From an optimization exercise on the open Yosys and OpenROAD flow, aimed at small area; shortcuts taken in it are not production practice.
Where RTL was checked, it was by simulation tests only, not by an equivalence proof against the original.
No functional check of the RTL was part of runs 1 and 2.
Power is estimated from default activity; no workload was simulated.

==> design.v <==
module gfte (
    input  wire        clk,
    input  wire        rst,         
    input  wire        hsel,
    input  wire        hwrite,
    input  wire [17:0] haddr,
    input  wire [2:0]  hsize,
    input  wire [31:0] hwdata,
    output reg  [31:0] hrdata,
    output reg         bus_err,
    output reg         tx_valid,
    output reg  [7:0]  tx_data,
    input  wire        tx_ready,
    input  wire        rx_valid,
    input  wire [7:0]  rx_data,
    input  wire        ch_closed,
    input  wire        ch_err,
    input  wire        tick,
    output reg         irq
);
    localparam [1:0] PH_IDLE = 2'd0, PH_TX = 2'd1, PH_RX = 2'd2, PH_HOLD = 2'd3;
    reg [1:0]   phase;
    reg         done, err;
    reg [2:0]   err_code;
    reg [2:0]   outcome;
    reg [2:0]   reason;
    reg [31:0]  req;
    reg [15:0]  tx_len;
    reg [25:0]  policy;
    reg [7:0]   rsp_addr, rsp_cmd;
    reg [3:0]   rx_len;
    reg         nak_valid;
    reg [8:0]   attempts;
    reg [15:0]  dl;
    reg [3:0]   ctr;            
    reg [7:0]   acc;            
    reg [1:0]   rs;             
    reg [63:0]  txp;
    reg [63:0]  rxp;
    reg [7:0]   R [1:11];       
    reg [11:2]  M;              
    reg [7:1]   G;              
    wire [7:0]  req_addr = req[7:0];
    wire [7:0]  req_cmd  = req[15:8];
    wire [7:0]  req_rsp  = req[23:16];
    wire [7:0]  req_nak  = req[31:24];
    integer i, j, k;
    wire size_ok = (hsize == 3'd4) && (haddr[1:0] == 2'b00);
    wire is_csr  = (haddr[17:6] == 12'd0) && (haddr[5:2] <= 4'd10);
    wire win_ok  = (haddr[15:3] == 13'd0);
    wire is_txw  = (haddr[17:16] == 2'b01) && win_ok;
    wire is_rxw  = (haddr[17:16] == 2'b10) && win_ok;
    wire mapped  = size_ok && (is_csr || is_txw || is_rxw);
    wire host_rd = hsel && !hwrite && !rst && mapped;
    wire host_wr = hsel &&  hwrite && !rst && mapped;
    wire busy0 = (phase != PH_IDLE);
    reg [7:0] tx_byte;
    always @(*) begin
        case (ctr)
            4'd0:  tx_byte = 8'h01;
            4'd1:  tx_byte = req_addr;
            4'd2:  tx_byte = req_cmd;
            4'd3:  tx_byte = {4'd0, tx_len[3:0]};
            4'd4:  tx_byte = txp[7:0];
            4'd5:  tx_byte = txp[15:8];
            4'd6:  tx_byte = txp[23:16];
            4'd7:  tx_byte = txp[31:24];
            4'd8:  tx_byte = txp[39:32];
            4'd9:  tx_byte = txp[47:40];
            4'd10: tx_byte = txp[55:48];
            4'd11: tx_byte = txp[63:56];
            default: tx_byte = 8'h00;
        endcase
        if (ctr == {1'b0, tx_len[3:0]} + 4'd4)
            tx_byte = acc;
    end
    always @(*) begin
        tx_valid = !rst && (phase == PH_TX);
        tx_data  = tx_valid ? tx_byte : 8'h00;
        irq      = !rst && (done || err);
    end
    always @(*) begin
        hrdata  = 32'd0;
        bus_err = hsel && !rst && !mapped;
        if (host_rd) begin
            if (is_csr) begin
                case (haddr[5:2])
                    4'd0:  hrdata = 32'h0001_0205;
                    4'd1:  hrdata = 32'h0000_0008;
                    4'd3:  hrdata = {13'd0, reason, 2'd0, phase, 1'b0, outcome,
                                     1'b0, err_code, 1'b0, err, done, busy0};
                    4'd4:  hrdata = req;
                    4'd5:  hrdata = {16'd0, tx_len};
                    4'd6:  hrdata = {6'd0, policy};
                    4'd7:  hrdata = {12'd0, rx_len, rsp_cmd, rsp_addr};
                    4'd8:  hrdata = {23'd0, nak_valid, nak_valid ? rxp[7:0] : 8'h00};
                    4'd9:  hrdata = {23'd0, attempts};
                    4'd10: hrdata = {16'd0, dl};
                    default: hrdata = 32'd0;
                endcase
            end else if (is_txw)
                hrdata = haddr[2] ? txp[63:32] : txp[31:0];
            else
                hrdata = haddr[2] ? rxp[63:32] : rxp[31:0];
        end
    end
    reg [7:0]  B [0:12];
    reg [7:0]  S [1:13];        
    reg [3:0]  cnt;
    reg [12:0] at;
    reg [12:0] s;
    reg [8:0]  Gp;
    reg [12:2] Mp;
    reg [12:0] adv1, unex, term, blen, bchk;
    reg [13:0] reach, stop;
    reg        w_term, w_inv;
    reg [1:0]  w_rsn;
    reg [3:0]  w_cnt;
    reg [7:0]  w_addr, w_cmd;
    reg [3:0]  w_len;
    reg [7:0]  w_pay [0:7];
    reg        mx;
    always @(*) begin
        cnt = (phase == PH_RX) ? ctr : 4'd0;
        B[0] = 8'h01;
        for (j = 1; j <= 11; j = j + 1)
            B[j] = R[j];
        B[12] = rx_data;
        mx = (rx_data == req_nak) || (rx_data == req_rsp);
        S[13] = 8'h00;
        for (j = 12; j >= 1; j = j - 1)
            S[j] = S[j + 1] ^ B[j];
        for (j = 2; j <= 11; j = j + 1)
            Mp[j] = M[j];
        Mp[12] = mx;
        for (j = 0; j <= 8; j = j + 1)
            Gp[j] = ((j >= 1 && j <= 7) ? G[j] : 1'b0) |
                    ((B[j + 3] == 8 - j) && (S[j + 1] == 8'h00));
        for (j = 0; j <= 12; j = j + 1) begin
            at[j] = (cnt == 12 - j);
            s[j]  = (j == 0) ? 1'b1 : (B[j] == 8'h01);
            adv1[j] = !s[j];
            blen[j] = 1'b0;
            bchk[j] = 1'b0;
            unex[j] = 1'b0;
            term[j] = 1'b0;
            if (j <= 9 && s[j]) begin
                if (B[j + 3] > 8) begin
                    adv1[j] = 1'b1;
                    blen[j] = 1'b1;
                end else if (j <= 8 && B[j + 3] <= 8 - j) begin
                    if (!Gp[j]) begin
                        adv1[j] = 1'b1;
                        bchk[j] = 1'b1;
                    end else if (Mp[j + 2])
                        term[j] = 1'b1;
                    else
                        unex[j] = 1'b1;
                end
            end
        end
        reach[0] = at[0];
        for (j = 1; j <= 13; j = j + 1) begin
            reach[j] = reach[j - 1] & adv1[j - 1];
            if (j <= 12)
                reach[j] = reach[j] | at[j];
            for (i = 0; i <= 8; i = i + 1)
                if (i + 5 <= j && j - i - 5 <= 8 - i)
                    if (reach[i] && unex[i] && B[i + 3][3:0] == j - i - 5)
                        reach[j] = 1'b1;
        end
        for (j = 0; j <= 12; j = j + 1)
            stop[j] = reach[j] & ~adv1[j] & ~unex[j];
        stop[13] = reach[13];
        w_inv = 1'b0;
        w_rsn = 2'd0;
        for (j = 0; j <= 12; j = j + 1) begin
            if (reach[j] && bchk[j]) begin w_inv = 1'b1; w_rsn = 2'd1; end
            if (reach[j] && blen[j]) begin w_inv = 1'b1; w_rsn = 2'd2; end
            if (reach[j] && unex[j]) begin w_inv = 1'b1; w_rsn = 2'd3; end
        end
        w_term = 1'b0;
        for (j = 0; j <= 8; j = j + 1)
            w_term = w_term | (stop[j] & term[j]);
        w_cnt = 4'd0;
        for (j = 0; j <= 13; j = j + 1)
            if (stop[j]) w_cnt = w_cnt | (13 - j);
        w_addr = 8'h00; w_cmd = 8'h00; w_len = 4'h0;
        for (k = 0; k < 8; k = k + 1) w_pay[k] = 8'h00;
        for (j = 0; j <= 8; j = j + 1) begin
            if (stop[j]) begin
                w_addr = w_addr | B[j + 1];
                w_cmd  = w_cmd  | B[j + 2];
                w_len  = w_len  | B[j + 3][3:0];
                for (k = 0; k < 8; k = k + 1)
                    if (j + 4 + k <= 11)
                        w_pay[k] = w_pay[k] | B[j + 4 + k];
            end
        end
    end
    reg [1:0]   n_phase;
    reg         n_done, n_err;
    reg [2:0]   n_err_code, n_outcome, n_reason;
    reg [31:0]  n_req;
    reg [15:0]  n_tx_len;
    reg [25:0]  n_policy;
    reg [7:0]   n_rsp_addr, n_rsp_cmd;
    reg [3:0]   n_rx_len;
    reg         n_nak_valid;
    reg [8:0]   n_attempts;
    reg [15:0]  n_dl;
    reg [3:0]   n_ctr;
    reg [7:0]   n_acc;
    reg [1:0]   n_rs;
    reg         rxp_we, txp_we;
    reg         start;
    reg [2:0]   fk, fr;
    reg         tx_last;
    always @(*) begin
        n_phase     = phase;
        n_done      = done;
        n_err       = err;
        n_err_code  = err_code;
        n_outcome   = outcome;
        n_reason    = reason;
        n_req       = req;
        n_tx_len    = tx_len;
        n_policy    = policy;
        n_rsp_addr  = rsp_addr;
        n_rsp_cmd   = rsp_cmd;
        n_rx_len    = rx_len;
        n_nak_valid = nak_valid;
        n_attempts  = attempts;
        n_dl        = dl;
        n_ctr       = ctr;
        n_acc       = acc;
        n_rs        = rs;
        rxp_we      = 1'b0;
        txp_we      = 1'b0;
        start       = 1'b0;
        fk          = 3'd0;
        fr          = 3'd0;
        tx_last     = (ctr == {1'b0, tx_len[3:0]} + 4'd4);
        if (phase == PH_TX && tx_ready) begin
            n_acc = (ctr == 4'd0) ? 8'h00 : (acc ^ tx_byte);
            n_ctr = ctr + 4'd1;
            if (tx_last) begin
                n_phase = PH_RX;
                n_ctr   = 4'd0;
            end
        end
        if (rx_valid && n_phase == PH_RX) begin
            if (w_term) begin
                n_rsp_addr = w_addr;
                n_rsp_cmd  = w_cmd;
                n_rx_len   = w_len;
                rxp_we     = 1'b1;
                if (w_cmd == req_nak) begin
                    n_nak_valid = (w_len != 4'd0);
                    n_outcome   = 3'd2;
                end else
                    n_outcome   = 3'd1;
                n_phase  = PH_IDLE;
                n_done   = 1'b1;
                n_reason = 3'd0;
                n_dl     = 16'd0;
            end else begin
                n_ctr = w_cnt;
                if (w_inv) n_rs = w_rsn;
            end
        end
        if ((n_phase == PH_TX || n_phase == PH_RX) && (ch_closed || ch_err)) begin
            n_phase = PH_HOLD;
            n_rs    = {1'b1, !ch_closed};
        end
        if (tick && n_phase != PH_IDLE) begin
            n_dl = dl - 16'd1;
            if (dl == 16'd1) begin
                case (n_phase)
                    PH_TX:   begin fk = 3'd4; fr = 3'd6; end
                    PH_RX:   if (n_rs != 2'd0) begin fk = 3'd3; fr = {1'b0, n_rs}; end
                             else begin fk = 3'd4; fr = 3'd6; end
                    default: begin fk = 3'd5; fr = {1'b1, 1'b0, n_rs[0]}; end
                endcase
                if (((fk == 3'd4) ? policy[24] : policy[25]) &&
                    (attempts <= {1'b0, policy[23:16]})) begin
                    n_attempts = attempts + 9'd1;
                    start      = 1'b1;
                end else begin
                    n_phase   = PH_IDLE;
                    n_done    = 1'b1;
                    n_outcome = fk;
                    n_reason  = fr;
                    n_dl      = 16'd0;
                end
            end
        end
        if (host_wr) begin
            if (is_txw) begin
                if (n_phase != PH_IDLE) begin
                    n_err = 1'b1; n_err_code = 3'd4;
                end else
                    txp_we = 1'b1;
            end else if (is_csr) begin
                case (haddr[5:2])
                    4'd2: begin
                        case (hwdata[1:0])
                            2'd1: begin
                                if (n_phase != PH_IDLE) begin
                                    n_err = 1'b1; n_err_code = 3'd3;
                                end else if (tx_len > 16'd8) begin
                                    n_err = 1'b1; n_err_code = 3'd1;
                                end else if (policy[15:0] == 16'd0) begin
                                    n_err = 1'b1; n_err_code = 3'd2;
                                end else begin
                                    n_done      = 1'b0;
                                    n_outcome   = 3'd0;
                                    n_reason    = 3'd0;
                                    n_rsp_addr  = 8'h00;
                                    n_rsp_cmd   = 8'h00;
                                    n_rx_len    = 4'd0;
                                    n_nak_valid = 1'b0;
                                    n_attempts  = 9'd1;
                                    start       = 1'b1;
                                end
                            end
                            2'd2: begin
                                n_done = 1'b0; n_err = 1'b0; n_err_code = 3'd0;
                            end
                            2'd3: begin
                                n_err = 1'b1; n_err_code = 3'd5;
                            end
                            default: ;
                        endcase
                    end
                    4'd4: if (n_phase != PH_IDLE) begin
                              n_err = 1'b1; n_err_code = 3'd4;
                          end else
                              n_req = hwdata;
                    4'd5: if (n_phase != PH_IDLE) begin
                              n_err = 1'b1; n_err_code = 3'd4;
                          end else
                              n_tx_len = hwdata[15:0];
                    4'd6: if (n_phase != PH_IDLE) begin
                              n_err = 1'b1; n_err_code = 3'd4;
                          end else
                              n_policy = hwdata[25:0];
                    default: ;
                endcase
            end
        end
        if (start) begin
            n_phase = PH_TX;
            n_ctr   = 4'd0;
            n_dl    = policy[15:0];
            n_rs    = 2'd0;
        end
    end
    always @(posedge clk) begin
        if (rst) begin
            phase     <= PH_IDLE;
            done      <= 1'b0;
            err       <= 1'b0;
            err_code  <= 3'd0;
            outcome   <= 3'd0;
            reason    <= 3'd0;
            req       <= 32'd0;
            tx_len    <= 16'd0;
            policy    <= 26'h300_0000;
            rsp_addr  <= 8'h00;
            rsp_cmd   <= 8'h00;
            rx_len    <= 4'd0;
            nak_valid <= 1'b0;
            attempts  <= 9'd0;
            dl        <= 16'd0;
        end else begin
            phase     <= n_phase;
            done      <= n_done;
            err       <= n_err;
            err_code  <= n_err_code;
            outcome   <= n_outcome;
            reason    <= n_reason;
            req       <= n_req;
            tx_len    <= n_tx_len;
            policy    <= n_policy;
            rsp_addr  <= n_rsp_addr;
            rsp_cmd   <= n_rsp_cmd;
            rx_len    <= n_rx_len;
            nak_valid <= n_nak_valid;
            attempts  <= n_attempts;
            dl        <= n_dl;
        end
    end
    always @(posedge clk) begin
        ctr <= n_ctr;
        acc <= n_acc;
        rs  <= n_rs;
    end
    always @(posedge clk) begin
        if (rx_valid) begin
            for (j = 1; j <= 10; j = j + 1)
                R[j] <= R[j + 1];
            R[11] <= rx_data;
            for (j = 2; j <= 11; j = j + 1)
                M[j] <= Mp[j + 1];
            for (j = 1; j <= 7; j = j + 1)
                G[j] <= Gp[j + 1];
        end
    end
    always @(posedge clk) begin
        if (!rst && txp_we) begin
            if (haddr[2]) txp[63:32] <= hwdata;
            else          txp[31:0]  <= hwdata;
        end
        if (!rst && rxp_we)
            for (k = 0; k < 8; k = k + 1)
                if (k < w_len)
                    rxp[8*k +: 8] <= w_pay[k];
    end
endmodule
# # #
**Exercise:** Among the lines above, which ones hold the string "default"? Show them.

**Output of the task:**
Power is estimated from default activity; no workload was simulated.
            default: tx_byte = 8'h00;
                    default: hrdata = 32'd0;
                    default: begin fk = 3'd5; fr = {1'b1, 1'b0, n_rs[0]}; end
                            default: ;
                    default: ;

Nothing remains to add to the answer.